Collected data entries:

++++++++

`design.v`:
```
module SinglePulser(button, pulsebutton, clk);
input clk, button;
reg state;
output reg pulsebutton;
initial
begin
state<=0;
end
always @(posedge clk)
begin
if (button==1 && state==0)
begin
state<=1;
pulsebutton<=1;
end
else if (button==1 && state==1) 
begin
state<=1;
pulsebutton<=0;
end
else 
begin
state<=0;
pulsebutton<=0;
end
end
endmodule
module Top (CLK, SW6, R1, G1, B1, Hs, Vs, PS2Clk, si); 
input CLK, SW6, PS2Clk, si;  
output Hs, Vs; 
output [3:0] R1, B1, G1; 
wire [4:0] counter; 
wire [21:0] Q;
shift S2(PS2Clk, si, Q, counter);
Master M(CLK, SW6, R1, G1, B1, Hs, Vs, PS2Clk, counter, Q); 
endmodule 
module shift (PS2Clk, si, Q, counter);
input PS2Clk,si;
output reg [21:0] Q;
output reg [4:0] counter;
always@(negedge PS2Clk)
	begin
	  Q[21]<=si;
	  Q[20:0]<=Q[21:1]; 
	  if(counter==11) counter=1;
	  else counter=counter+1;
	end
endmodule
module Master (CLK, SW6, R1, G1, B1, Hs, Vs, PS2Clk, counter, Q);
input CLK, SW6, PS2Clk;  
reg singlepulser, singlepulserD, singlepulserU, singlepulserL,singlepulserR, singlepulserESC, ap1, ap2, ap3; 
wire singlepulser2, singlepulserD2, singlepulserU2, singlepulserL2, singlepulserR2; 
wire singlepulser2F, singlepulserDF, singlepulserUF, singlepulserLF, singlepulserRF, singlepulserESC2; 
reg [12:0] X1, Y1, X2, Y2; 
reg escFlag; 
input [21:0] Q; 
input [4:0] counter; 
output Hs, Vs; 
output [3:0] R1, B1, G1; 
reg [8:0] length; 
reg leftFlag, rightFlag, upFlag, downFlag, moveFlag, VFlag, HFlag, startFlag, deathFlag; 
complexDivider CLK1(CLK, slowCLK); 
complexDivider2 frame1(CLK, frame); 
MonitorB M(slowCLK, X1, X2, Y1, Y2, Hs, Vs, R1, G1, B1, SW6, startFlag, deathFlag, ap1, ap2, ap3, escFlag);  
SinglePulser S1(singlepulser, singlepulser2, CLK); 
SinglePulser S2(singlepulserD, singlepulserD2, CLK); 
SinglePulser S3(singlepulserU, singlepulserU2, CLK); 
SinglePulser S4(singlepulserL, singlepulserL2, CLK); 
SinglePulser S5(singlepulserR, singlepulserR2, CLK);
SinglePulser S10(singlepulser, singlepulser2F, frame);
SinglePulser S6(singlepulserD, singlepulserDF, frame);
SinglePulser S7(singlepulserU, singlepulserUF, frame);
SinglePulser S8(singlepulserL, singlepulserLF, frame);
SinglePulser S9(singlepulserR, singlepulserRF, frame);
SinglePulser S11(singlepulserESC, singlepulserESC2, frame); 
initial 
begin
leftFlag <= 0; 
upFlag <= 0; 
downFlag <= 0; 
VFlag <= 0; 
startFlag <= 0; 
rightFlag <= 1; 
moveFlag <= 1;
HFlag <= 1;  
X1 <= 70; 
X2 <= 20;
Y1 <= 10; 
Y2 <= 20; 
length <= 50; 
ap1 <= 1; 
ap2 <= 0; 
ap3 <= 0; 
end
always @(posedge frame) 
begin 
singlepulser = ((Q[19:12]==8'h1B) && (counter == 11) && (Q[8:1] == 8'hF0)); 
singlepulserD = ((Q[19:12]==8'h72) && (counter == 11) && (Q[8:1] == 8'hF0)); 
singlepulserU = ((Q[19:12]==8'h75) && (counter == 11) && (Q[8:1] == 8'hF0)); 
singlepulserL = ((Q[19:12]==8'h6B) && (counter == 11) && (Q[8:1] == 8'hF0)); 
singlepulserR = ((Q[19:12]==8'h74) && (counter == 11) && (Q[8:1] == 8'hF0)); 
singlepulserESC = ((Q[19:12]==8'h76) && (counter == 11) && (Q[8:1] == 8'hF0)) ; 
if (ap1==1 && (((X1>=300 && X1<=310) && (rightFlag==1)) || ((X2>=300 && X2<=310) && (leftFlag==1))) && ((Y1>=200 && Y1<=210)))
begin
ap1<=0;
ap2<=1;
ap3<=0;
end
else if (ap1==1 && ((X1>=300 && X1<=310)) && (((Y1>=201 && Y1<=209) && (upFlag==1)) || ((Y2>=200 && Y2<=210) && (downFlag==1))))
begin
ap1<=0;
ap2<=1;
ap3<=0;
end
else if (ap2==1 && (((X1>=600 && X1<=610) && (rightFlag==1)) || ((X2>=600 && X2<=610) && (leftFlag==1))) && ((Y1>=40 && Y1<=50)))
begin
ap1<=0;
ap2<=0;
ap3<=1;
end
else if (ap2==1 && ((X1>=600 && X1<=610)) && (((Y1>=40 && Y1<=50) && (upFlag==1)) || ((Y2>=40 && Y2<=50) && (downFlag==1))))
begin
ap1<=0;
ap2<=0;
ap3<=1;
end
else if (ap3==1 && (((X1>=40 && X1<=50) && (rightFlag==1)) || ((X2>=40 && X2<=50) && (leftFlag==1))) && ((Y1>=400 && Y1<=410)))
begin
ap1<=1;
ap2<=0;
ap3<=0;
end
else if (ap3==1 && ((X1>=40 && X1<=50)) && (((Y1>=400 && Y1<=410) && (upFlag==1)) || ((Y2>=400 && Y2<=410) && (downFlag==1))))
begin
ap1<=1;
ap2<=0;
ap3<=0;
end
if (singlepulser2F ==1)
	begin
	startFlag <= 1; 
	rightFlag <= 1; 
	HFlag <= 1; 
	moveFlag <= 1;
	downFlag <= 0; 
	upFlag <= 0; 
	escFlag <= 0; 
	leftFlag<=0;
		ap1<=1; 
		deathFlag<=0;
	end 
else if (singlepulserESC2 == 1) 
	begin
	startFlag <= 0;
	deathFlag <= 0; 
	HFlag <= 0; 
	moveFlag <= 0;   
	upFlag<=0;
	downFlag<=0;
	rightFlag<=0;
	leftFlag<=0;
	escFlag <= 1; 
	ap1<=0;
	ap2<=0;
	ap3<=0;
	end 
else if (singlepulserUF == 1 && startFlag == 1 && HFlag == 1 && moveFlag == 1) 
	begin 
	VFlag <= 1; 
	HFlag <= 0;  
	upFlag <= 1; 
	leftFlag <= 0; 
	rightFlag <= 0; 
	downFlag <= 0; 
	end 
else if (singlepulserDF == 1 && startFlag == 1 && HFlag == 1 && moveFlag == 1) 
	begin 
	VFlag <= 1; 
	HFlag <= 0;  
	upFlag <= 0; 
	leftFlag <= 0; 
	rightFlag <= 0; 
	downFlag <= 1;
	end
else if (singlepulserLF == 1 && startFlag == 1 && VFlag == 1 && moveFlag == 1)
	begin 
	VFlag <= 0; 
	HFlag <= 1;  
	upFlag <= 0; 
	leftFlag <= 1; 
	rightFlag <= 0; 
	downFlag <= 0;
	end
else if (singlepulserRF == 1 && startFlag == 1 && VFlag == 1 && moveFlag == 1) 
	begin 
	VFlag <= 0; 
	HFlag <= 1;  
	upFlag <= 0; 
	leftFlag <= 0; 
	rightFlag <= 1; 
	downFlag <= 0; 
	end
else if (Q[19:12]==8'h2D && counter == 11 && Q[8:1] == 8'hF0  && startFlag == 1 && moveFlag == 0 && deathFlag==0)
	begin 
	moveFlag <= 1; 
	end 
else if (Q[19:12]==8'h4D && counter == 11 && Q[8:1] == 8'hF0 && startFlag == 1 && moveFlag == 1)
	begin 
	moveFlag <= 0; 
	end 
else if (X1 <= 0 || X2 <= 0 || X1 >= 640 || X2 >= 640 || Y1 <= 0  || Y2 <=  0  || Y1 >= 480 || Y2 >= 480) 
    begin
    moveFlag <= 0;
    deathFlag<=1; 
    startFlag<=0;
    ap1<=0;
    ap2<=0;
    ap3<=0;
    end 
end 
always @(posedge frame)
begin 
if (singlepulser2F == 1)
    begin 
    X1 <= 60; 
    X2 <= 10;
    Y1 <= 10; 
    Y2 <= 20; 
    end 
else if (singlepulserDF == 1 && moveFlag == 1 && rightFlag == 1 && downFlag != 1 && upFlag !=1)
    begin 
    X2 = X1; 
    X1 = X1 + 10; 
    Y1 = Y2; 
    Y2 = Y2 + 50; 
    end 
else if (singlepulserDF == 1 && moveFlag == 1 && leftFlag == 1 && downFlag !=1 && upFlag !=1) 
    begin 
    X1 = X2; 
    X2 = X2 - 10; 
    Y1 = Y2; 
    Y2 = Y2 + 50; 
    end
else if (singlepulserUF == 1 && moveFlag == 1 && upFlag!=1 && downFlag!=1 && rightFlag == 1)
    begin
    X2 = X1; 
    X1 = X1 + 10;
    Y2 = Y1;  
    Y1 = Y1 - 50; 
    end   
else if (singlepulserUF == 1 && moveFlag == 1 && upFlag != 1 && downFlag != 1 && leftFlag == 1)
    begin 
    X1 = X2 + 10; 
    Y1 = Y2 - 50; 
    end 
else if (singlepulserLF == 1 && moveFlag == 1 && leftFlag!=1 && rightFlag!=1 && upFlag == 1) 
    begin
    X2 = X1 - 50; 
    Y2 = Y1 + 10; 
    end 
else if (singlepulserLF == 1 && moveFlag == 1 && leftFlag!=1 && rightFlag!=1 && downFlag == 1) 
    begin
    X2 = X1 - 50; 
    Y1 = Y2 - 10; 
    end 
else if (singlepulserRF == 1 && moveFlag == 1 && rightFlag!=1 && leftFlag!=1 && downFlag == 1) 
    begin
    X2 = X1; 
    X1 = X1 + 50; 
    Y1 = Y2; 
    Y2 = Y1 + 10; 
    end 
else if (singlepulserRF == 1 && moveFlag == 1 && rightFlag!=1 && leftFlag!=1 && upFlag == 1) 
    begin
    X1 = X2 + 50; 
    Y2 = Y1 + 10; 
    end  
else if (leftFlag == 1 && moveFlag == 1)
    begin
    X1 <= X1 - 10; 
    X2 <= X2 - 10; 
    end 
else if (rightFlag == 1 && moveFlag == 1 )
    begin
     X1 <= X1 + 10; 
     X2 <= X2 + 10; 
    end 
else if (upFlag == 1 && moveFlag == 1)
    begin
     Y1 <= Y1 - 10; 
     Y2 <= Y2 - 10; 
    end  
else if (downFlag == 1 && moveFlag == 1)
    begin
     Y1 <= Y1 + 10; 
     Y2 <= Y2 + 10; 
    end 
end  
endmodule 
module complexDivider(clk100Mhz, slowClk);
  input clk100Mhz;  
  output reg slowClk;  
  reg[27:0] counter;
  initial begin
    counter = 0;
    slowClk = 0;
  end
  always @ (posedge clk100Mhz)
  begin
    if(counter == 2) begin
      counter <= 1;
      slowClk <= ~slowClk;
    end
    else begin
      counter <= counter + 1;
    end
  end
endmodule
module complexDivider2(clk100Mhz, slowClk);
  input clk100Mhz;  
  output reg slowClk;  
  reg[27:0] counter;
  initial begin
    counter = 0;
    slowClk = 0;
  end
  always @ (posedge clk100Mhz)
  begin
    if(counter == 12500000) begin
      counter <= 1;
      slowClk <= ~slowClk;
    end
    else begin
      counter <= counter + 1;
    end
  end
endmodule
module MonitorB(CLK, X1, X2, Y1, Y2, Hsynch, Vsynch, R, G, B, SW6, startFlag, deathFlag, ap1, ap2, ap3, escFlag);
input CLK, SW6, startFlag, deathFlag, escFlag; 
output reg [3:0] R, G, B;
input [12:0] X1, X2, Y1, Y2; 
reg [12:0] HCount, VCount; 
output reg Hsynch, Vsynch;  
input ap1, ap2, ap3;
initial 
begin 
HCount <= 0; 
VCount <= 0; 
Hsynch <= 1; 
Vsynch <= 1; 
end 
always @(posedge CLK) 
begin 
if (HCount >= 800)
	begin
	HCount <= 0;
	VCount <= VCount + 1; 
	end 
else
	begin 
	HCount <= HCount + 1; 
	VCount <= VCount; 
	end 
if ((HCount >= 0 && HCount <= 659) || (HCount >= 755 && HCount <= 799))
	begin 
	Hsynch <= 1; 
	Vsynch <= Vsynch; 
	end
else if (HCount >= 659 && HCount <= 755) 
	begin 
	Hsynch <= 0; 
	Vsynch <= Vsynch;  
	end 
else if ((VCount >= 0 && VCount <= 492) || (VCount >= 495 && VCount <= 524))
	begin 
	Hsynch <= Hsynch; 
	Vsynch <= 1; 
	end 
else if (VCount == 493 || VCount <= 494)
	begin 
	Vsynch <= 0; 
	Hsynch <= Hsynch; 
	end 
else
	begin 
	Hsynch <= Hsynch;  
	Vsynch <= Vsynch; 
	end 
if (VCount >= 525)
	begin 
	VCount <= 0;    
	end 
if (HCount >= 640 || VCount >= 480)
	begin 
	R <= 4'h0; 
	G <= 4'h0; 
	B <= 4'h0; 
	end 
else if (escFlag==0 &&((startFlag == 1 || deathFlag == 1) && HCount <= X1 && HCount >= X2 && VCount >= Y1 && VCount <= Y2))
	begin 
	R <= 4'hF; 
	G <= 4'h0; 
	B <= 4'h0; 
	end 
else if (ap1 == 1 && HCount <= 312 && HCount >= 298 && VCount >= 198 && VCount <= 212 && startFlag == 1) 
    begin 
    R<=4'h0;
    G<=4'hF;
    B<=4'h0;
    end 
else if (ap1 == 0 && HCount <= 312 && HCount >= 298 && VCount >= 198 && VCount <= 212 && startFlag == 1)
    begin 
    R <= 4'h0; 
    G <= 4'h0; 
    B <= 4'h0;
    end 
 else if (ap2 == 1 && HCount <= 611 && HCount >= 599 && VCount >= 39 && VCount <= 51 && startFlag == 1) 
     begin 
     R<=4'h0;
     G<=4'hF;
     B<=4'h0;
     end 
 else if (ap2 == 0 && HCount <= 611 && HCount >= 599 && VCount >= 39 && VCount <= 51 && startFlag == 1)
     begin 
     R <= 4'h0; 
     G <= 4'h0; 
     B <= 4'h0;
     end
 else if (ap3 == 1 && HCount <= 51 && HCount >= 39 && VCount >= 399 && VCount <= 411 && startFlag == 1) 
     begin 
     R<=4'h0;
     G<=4'hF;
     B<=4'h0;
     end 
 else if (ap3 == 0 && HCount <= 51 && HCount >= 39 && VCount >= 399 && VCount <= 411 && startFlag == 1)
     begin 
     R <= 4'h0; 
     G <= 4'h0; 
     B <= 4'h0;
     end 
else if (SW6 == 1)
	begin 
	R <= 4'h0;
	G <= 4'hC;
	B <= 4'hC; 
	end 
else if (escFlag == 1)
begin 
R <= 4'h0; 
G <= 4'h0; 
B <= 4'h0; 
end 
else 
	begin 
	R <= 4'h0; 
	G <= 4'h0; 
	B <= 4'h0; 
	end  
end
endmodule 
```
`run.sh`:
```
#!/bin/bash
# OpenROAD 26Q1-2900-gdf79404cd8, Yosys 0.63+post, stock flow scripts
make -C /OpenROAD-flow-scripts/flow DESIGN_CONFIG=/design/flow/config.mk WORK_HOME=/design/flow/orfs finish
```
`config.mk`:
```
export PLATFORM = sky130hd
export DESIGN_NAME = Top
export DESIGN_NICKNAME = Top
export VERILOG_FILES = /design/flow/design.v
export SDC_FILE = /design/flow/constraint.sdc
export NUM_CORES = 4
export LEC_CHECK = 1
export CORE_UTILIZATION = 30
```
`constraint.sdc`:
```
current_design Top

set clk_period 3.8
set clk_io_pct 0.2

create_clock -name clk0 -period $clk_period [get_ports {CLK}]
create_clock -name clk1 -period $clk_period [get_ports {PS2Clk}]

set non_clock_inputs [all_inputs -no_clocks]
set_input_delay [expr $clk_period * $clk_io_pct] -clock clk0 $non_clock_inputs
set_output_delay [expr $clk_period * $clk_io_pct] -clock clk0 [all_outputs]
```
==> notes.org <==
#+TITLE: Flow metrics

** Floorplanning
- Horizontal extent of the die :: 225 µm
- According to the I/O placement log, the pin count is 18.
- The initial utilization of the core area, before any placement, comes to 0.305.
- The die is 225 µm tall.
- Standard cell core area :: 49000 µm²
- # rows :: 81
- Total die area :: 50600 µm²

** Yosys
- Number of enable flip-flop cells :: 4
- Yosys mapped the design onto 96 distinct sky130hd cell types.
- The main area contributors are sky130_fd_sc_hd__dfxtp_1 (26%), sky130_fd_sc_hd__xnor2_1 (7.0%), sky130_fd_sc_hd__ha_1 (6.3%).
- Portion of the post-synthesis area used by sequential elements :: 0.270
- Most area-hungry cell type in the Yosys netlist :: sky130_fd_sc_hd__dfxtp_1
- For this run, the chip area from Yosys synthesis comes to 14900 µm².
- The commonest register cell is sky130_fd_sc_hd__dfxtp_1.
- Yosys warning total :: 8
- Post-Synthesis Cell Area :: 14900 µm²
- # Cells Yosys :: 1965
- Syn_area_per_cell :: 7.59 µm²
- Gate count after technology mapping :: 1965
- The share of synthesized area in the top cell type comes to 0.262.
- Flops after synth :: 199
- Counting flops with an async set or reset pin after synthesis yields a share of 0.

** Clock network
- CTS hold repair buffers :: 0
- The registers of the reported paths see a clock transition of 0.03 ns.
- The report lists the number of cells resized after CTS as 0.
- CTS tree :: done
- Looking at the post-CTS report, the setup buffer insertion count equals 0.

** Flow run
- Count of warning messages emitted by the tools :: 66
- Number of maximum-capacitance constraint violations :: 0

** GRT
- Global route summary, busiest routing layer listed as met2.
- The global routing report lists met2 layer usage as 0.319.
- Remaining Overflow, GRT :: 0
- Global-route total usage across every layer :: 0.210
- The via count of the first global-routing pass was 13864.
- On met3, the global router reports a usage of 0.0296.
- Antenna violations before repair :: 0
- On met1, the global router reports a usage of 0.305.
- The first global-routing pass estimated 81500 µm of wire.
- Entering global routing, the biggest net connects 50 pins.

** Route
- Number of antenna diodes :: 0
- Count of antenna-violating nets left after detailed routing :: 0
- After detailed routing, the number of vias per cell comes to 5.91.
- For this run, the detailed router's first-pass iteration total came to 7.
- The routed layout has 15163 vias.
- Remaining routing DRC violations :: 0
- Final Routed Wirelength :: 52700 µm
- Number of DRC violations after detailed-routing iteration 0 :: 1557
- Final routed wire length divided by cell count :: 20.5 µm

** STA
- The timer found 115 register pins that no clock reaches; their paths are not timed.
- Count of endpoints without a timing constraint :: 123
- Final tally of hold violations :: 0
- Max-slew headroom :: 0.310
- Worst setup skew after layout :: 0.00893 ns
- Final max-slew violation count :: 0
- For the pin with the worst max-slew slack, the measured transition is 1.03 ns.
- RSZ-0062 raised after global routing :: false
- The end-of-flow timing check tallies setup violations at 0.
- For the final routed database, the setup TNS stands at 0 ns.

** Cells and area
- The finished cells cover 15900 µm².
- Among logic cells in the layout, the one with the most instances is sky130_fd_sc_hd__dfxtp_1.
- Per the final layout report, the fraction of cells sized above drive strength 1 comes to 0.0463.
- In the layout the commonest cells are sky130_fd_sc_hd__dfxtp_1 (194), sky130_fd_sc_hd__nor2_1 (168), sky130_fd_sc_hd__nand2_1 (156), sky130_fd_sc_hd__xnor2_1 (119), sky130_fd_sc_hd__a21oi_1 (117).
- The post-route utilization of the core is recorded as 0.325.
- Layout-stage area growth over the synthesis result :: 6.57%
- After filler insertion, the fill cell instance count of the layout stands at 5077.

** Place
- GP Congestion :: 1.00
- Number of buffer cells added on primary ports :: 14
- For this run the detailed placement stage logged an HPWL of 37700 µm.
- Detailed placement reports a standard cell area of 15400 µm².

** Worst setup path
- The timing report notes that buffer and inverter cells on the critical path total 1.
- WP data arrival :: 1.16 ns
- Crit start category :: input port
- Setup slack of the most critical reg-to-reg path :: 1.63 ns
- Family with the most delay on the worst path :: buffers and inverters
- The worst setup path is captured at a flop.
- Critical path class :: in -> reg
- Biggest fanout along the worst timing path :: 1
- Per the timing report, the most critical flop-to-flop path originates at M.CLK1.counter[2]$_SDFF_PN0_.
- The longest incremental delay of any stage on the critical path is reported as 0.40 ns.
- Worst Path Required :: 2.12 ns
- The report lists the cells along the critical path as clkdlybuf4s50_1.
- On the critical path, the stage with the largest delay is an instance of sky130_fd_sc_hd__clkdlybuf4s50_1.
- Launching instance or port of the critical path :: si

** Power and ir drop
- Leakage power of the design :: 5.59 nW
- PwrDens :: 124 nW/µm²
- In this run the VDD rail shows a maximum IR drop of 0.334 mV.

** Status
- The run finished with clean final reports.

** Worst hold path
- The most critical min-delay path falls under reg -> reg.
- The worst hold path begins at S2.Q[21]$_DFF_N_.
## through the flow
step	worst slack, ns	hold slack, ns	power (mW)	cells
floorplan	1.04	0.310	0.969	1972
global route	0.958	0.322	2.07	2565
finish	0.961	0.318	1.97	2565
CTS	0.963	0.320	2.01	2565
detailed placement	0.617	0.312	0.973	2523
global placement	0.629	0.314	0.972	2523
## layout make-up
class | instances | area, µm² | share of cell area
well taps | 664 | 831 | 0.0523
clock inverters | 27 | 104 | 0.00653
flip-flops and latches | 199 | 4030 | 0.253
clock buffers | 16 | 345 | 0.0217
inverters | 81 | 304 | 0.0191
repair buffers | 45 | 373 | 0.0235
multi-input cells | 1533 | 9910 | 0.624
## cell usage after synthesis (28+ instances only)
cell type / instances
sky130_fd_sc_hd__nor4_1: 34
sky130_fd_sc_hd__clkbuf_1: 84
sky130_fd_sc_hd__o21ai_0: 107
sky130_fd_sc_hd__nor2_1: 168
sky130_fd_sc_hd__dfxtp_1: 195
sky130_fd_sc_hd__nor3_1: 72
sky130_fd_sc_hd__nand3_1: 85
sky130_fd_sc_hd__a211oi_1: 35
sky130_fd_sc_hd__inv_1: 76
sky130_fd_sc_hd__xnor2_1: 119
sky130_fd_sc_hd__nand4_1: 59
sky130_fd_sc_hd__nand2_1: 156
sky130_fd_sc_hd__ha_1: 75
sky130_fd_sc_hd__a21oi_1: 117
sky130_fd_sc_hd__buf_2: 49
sky130_fd_sc_hd__xor2_1: 28
sky130_fd_sc_hd__nor2b_1: 29
sky130_fd_sc_hd__a31oi_1: 36
## kinds of logic after synthesis
family | Yosys count | synth area share
muxes | 9 | 0.00613
xor gates and xnor gates | 147 | 0.0863
AOI/OAI and AO/OA | 558 | 0.254
adders and majority gates | 75 | 0.0629
other | 1 | 0.000251
and+or+nand+nor | 736 | 0.253
buffers and inverters | 240 | 0.0674
DFF | 199 | 0.270
## per-layer routing
metal	vias to the layer above	share of wire
li1	7139	-
met1	7164	0.44
met2	744	0.44
met3	116	0.075
met4	0	0.041
met5	-	0
## flip-flops by register name, indices dropped and copies added, names as in the netlist, 2 cells and up
signal	count
M.X2	13
M.Y1	13
M.CLK1.counter	28
M.frame1.counter	28
M.M.VCount	13
M.Y2	13
M.X1	13
M.M.HCount	13
S2.Q	21
M.M.G	2
S2.counter	5
## worst paths after layout
check | cells past startpoint | end
setup / recovery | 1 | S2.Q[21]$_DFF_N_
hold / removal | 0 | S2.Q[20]$_DFF_N_
setup reg to reg | 7 | M.CLK1.counter[25]$_SDFF_PN0_
hold reg to reg | 0 | S2.Q[20]$_DFF_N_
max in group clk0 | 7 | M.CLK1.counter[25]$_SDFF_PN0_
min in group clk0 | 1 | M.frame1.counter[0]$_SDFF_PN1_
## power breakdown
group	total [mW]	internal, mW	switching, mW
logic	0.00726	0.00421	0.00305
registers	0.908	0.900	0.00705
clock network	1.06	0.660	0.398
total	1.97	1.56	0.409
Power and IR drop assume default switching activity.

++++++++

### Task details
Search the entries for "singlepulserUF" and show every line that has it.

### Solution to the problem
wire singlepulser2F, singlepulserDF, singlepulserUF, singlepulserLF, singlepulserRF, singlepulserESC2; 
SinglePulser S7(singlepulserU, singlepulserUF, frame);
else if (singlepulserUF == 1 && startFlag == 1 && HFlag == 1 && moveFlag == 1) 
else if (singlepulserUF == 1 && moveFlag == 1 && upFlag!=1 && downFlag!=1 && rightFlag == 1)
else if (singlepulserUF == 1 && moveFlag == 1 && upFlag != 1 && downFlag != 1 && leftFlag == 1)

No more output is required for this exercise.